(Data excerpts)
What follows belongs to an exercise in optimizing a design on an open flow for small area, a short achievable clock period and few clock cycles per item; a production flow would make more cautious choices.
RTL that was checked went through simulation tests only; none was proved equivalent to the original.
No activity file was given, so power comes from the tool's default toggle rates.

west:
Design ate1_pixel_unit, start of the top module:
module ate1_pixel_unit (
    input  wire        clk,
    input  wire        rst,         
    input  wire        in_valid,
    output wire        in_ready,
    input  wire [3:0]  in_op,
    input  wire [63:0] in_d,
    input  wire [63:0] in_s,
    input  wire [16:0] in_t,
    output reg         out_valid,
    input  wire        out_ready,
    output reg  [63:0] out_p
);
Size in the first run: ~6800 cells after synthesis, roughly 760 flip-flops, ~220 I/O pins, ~72000 sq um of cells after synthesis.
export LEC_CHECK = 0
export CAP_MARGIN = 20
export CORE_MARGIN = 2
export CORE_UTILIZATION = 45
export CTS_CLUSTER_DIAMETER = 200
export CTS_CLUSTER_SIZE = 20
export SLEW_MARGIN = 20
export SYNTH_HIERARCHICAL = 1
create_clock -name core_clock -period 16.0 [get_ports {clk}]
standard.sh (not shown) runs the stock make flow with config.mk's settings and CLKGATE_MAP_FILE= SYNTH_SCRIPT=/design/flow/synth_recipe.tcl, a recipe that flattens the netlist after the stock synthesis.
==> flow/flow/run.sh <==
#!/bin/bash
# Standard layout (bash standard.sh) with two changes to how it is made:
# - timing repair aims to leave flow/setup_margin ns of setup slack, so it
#   works towards a shorter period than the 16 ns clock (the SDC is unchanged);
# - the port buffers that buffer_ports inserts are buf_1 cells.
# The make output goes to flow_make.log; ORFS's own logs are under orfs/logs.
set -euo pipefail
export SETUP_SLACK_MARGIN=$(cat flow/setup_margin)
export BUFFER_PORTS_ARGS="-buffer_cell sky130_fd_sc_hd__buf_1"
bash standard.sh > flow_make.log 2>&1
==> flow/flow/setup_margin <==
10.8
Edits applied to the flow inputs when going from west to east:
--- a/flow/design.v
+++ b/flow/design.v
@@ -53,32 +53,32 @@
                 OP_MIN:      begin w[D_MIN] = 1; end
                 OP_MAX:      begin w[D_MAX] = 1; end
                 OP_SETALPHA: begin
                     if (alpha) begin w[A_ONES] = 1; w[B_SR] = 1; end
                     else       begin w[D_DC] = 1; end
                 end
                 OP_PREALPHA: begin
                     w[B_SR] = 1;
                     if (alpha) w[A_ONES] = 1; else w[A_DC] = 1;
                 end
-                OP_OVER:     begin w[A_DC] = 1; w[B_NSA] = 1; w[D_SC] = 1; end
+                OP_OVER:     begin w[A_DC] = 1; w[B_SA] = 1; w[D_DCSC] = 1; w[C_SUB] = 1; end
                 OP_MULTIPLY: begin
-                    if (alpha) begin w[A_NDA] = 1; w[B_SA] = 1; w[D_DA] = 1; end
+                    if (alpha) begin w[A_DC] = 1; w[B_SA] = 1; w[D_DCSC] = 1; w[C_SUB] = 1; end
                     else case (pass)
                         2'd0:    begin w[A_DC] = 1; w[B_NSA] = 1; end
                         2'd1:    begin w[A_NDA] = 1; w[B_SC] = 1; w[C_ACC] = 1; end
                         default: begin w[A_DC] = 1; w[B_SC] = 1; w[C_ACC] = 1; end
                     endcase
                 end
-                OP_SCREEN:   begin w[A_NDC] = 1; w[B_SC] = 1; w[D_DC] = 1; end
+                OP_SCREEN:   begin w[A_DC] = 1; w[B_SC] = 1; w[D_DCSC] = 1; w[C_SUB] = 1; end
                 OP_DARKEN, OP_LIGHTEN: begin
-                    if (alpha) begin w[A_NDA] = 1; w[B_SA] = 1; w[D_DA] = 1; end
+                    if (alpha) begin w[A_DC] = 1; w[B_SA] = 1; w[D_DCSC] = 1; w[C_SUB] = 1; end
                     else begin
                         w[D_DCSC] = 1; w[C_SUB] = 1;
                         if (pass == 2'd0) begin w[A_DA] = 1; w[B_SC] = 1; end
                         else begin
                             w[A_DC] = 1; w[B_SA] = 1; w[C_DL] = 1;
                             if (op == OP_LIGHTEN) w[C_LIGHT] = 1;
                         end
                     end
                 end
                 OP_LERP:     begin
@@ -192,37 +192,34 @@
             if (g == 0)      assign by = {ir_s[17+7:17+0], ir_s[17+7:17+0]};      
             else if (g == 1) assign by = {ir_s[15:8], ir_s[15:8]};                
             else if (g == 2) assign by = {ir_s[7:0], ir_s[7:0]};                  
             else             assign by = aa;
             wire        lt = !s17[16];       
             wire        kn   = w[D_DCK] & s17[16];
             wire [17:0] dsw  = {1'b0, dc, 1'b1} + {{17{w[D_DCSC]}} & {1'b0, sc} | {17{kn}} & {1'b1, ~k}, kn};
             wire [16:0] dsum = dsw[17:1];
             wire [15:0] av = {16{w[A_ONES]}}
                            | {16{w[A_DC]}}   & dc
-                           | {16{w[A_NDC]}}  & ~dc
                            | {16{w[A_DA]}}   & da
                            | {16{w[A_NDA]}}  & ~da
                            | {16{w[A_S17]}}  & s17[15:0]
                            | {16{w[A_BYTE]}} & by
                            | {16{w[A_K]}}    & k;
             wire [15:0] bv = {16{w[B_SC]}}  & sc
                            | {16{w[B_SR]}}  & sr
                            | {16{w[B_SA]}}  & sa
                            | {16{w[B_NSA]}} & ~sa
                            | {16{w[B_K]}}   & k
                            | {16{w[B_NK]}}  & ~k
                            | {16{w[B_AA]}}  & aa;
             wire [16:0] dv = {17{w[D_DC]}}   & {1'b0, dc}
-                           | {17{w[D_SC]}}   & {1'b0, sc}
                            | {17{w[D_DCSC] | w[D_DCK]}} & dsum
-                           | {17{w[D_DA]}}   & {1'b0, da}
                            | {17{w[D_MIN]}}  & {1'b0, lt ? dc : sc}
                            | {17{w[D_MAX]}}  & {1'b0, lt ? sc : dc};
             assign x_add[17*g +: 17] = dv;
             wire        rnd = w[C_RND];
             wire [31:0] ts, tc;
             wire pp0_0 = av[0] & bv[0];
             wire pp0_1 = av[0] & bv[1];
             wire pp0_2 = av[0] & bv[2];
             wire pp0_3 = av[0] & bv[3];
             wire pp0_4 = av[0] & bv[4];
- Wire length of the first global-routing pass of east exceeds that of west slightly.
- [compare] base=west new=east: transition time at the pin with the least slew margin now sits higher, cts-stage hold buffer count now sits at about the same level.
- east against west: combinational power share fell 1.0 points; power spent charging and discharging nets went down by about 2.7%; worst slew slack as a fraction of its limit shows a reduction of 2.0 points; cell area level.
- Between east and west, the global-route usage is higher for west.
- Diff west -> east: total routed wirelength grew by about 1%; areal power density over the cells down about 3.5%.
- Looking at east and west, the share of the final layout cell area in sequential cells is a wash.
- east vs west: instance area at placement up in east
- Run comparison: west source of the critical timing path ir_s[27]$_DFFE_PP_; east source of the critical timing path ir_cw_rgb[0]$_DFFE_PN_
No run of this note included a check of the RTL's function; only the layout flow was run.

== main ==
Another version of the RTL of ate1_pixel_unit (not shown whole).
Size: ~6800 cells after synthesis, about 220 I/O pins, about 0.073 mm2 of cells after synthesis.
export LEC_CHECK = 0
export CAP_MARGIN = 20
export CORE_MARGIN = 2
export CORE_UTILIZATION = 45
export CTS_CLUSTER_DIAMETER = 200
export CTS_CLUSTER_SIZE = 20
export SLEW_MARGIN = 20
export SYNTH_HIERARCHICAL = 1
create_clock -name core_clock -period 16.0 [get_ports {clk}]
Scripts as last shown in full above: flow/flow/run.sh, flow/flow/setup_margin
Testbench counts of main, summed over its fixed seeds: cycles 42,153, items 32,000.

▶ **TASK TO COMPLETE**
Copy out each line of the data where the string "higher" appears.

▶ **RESPONSE FOR THIS EXERCISE**
- [compare] base=west new=east: transition time at the pin with the least slew margin now sits higher, cts-stage hold buffer count now sits at about the same level.
- Between east and west, the global-route usage is higher for west.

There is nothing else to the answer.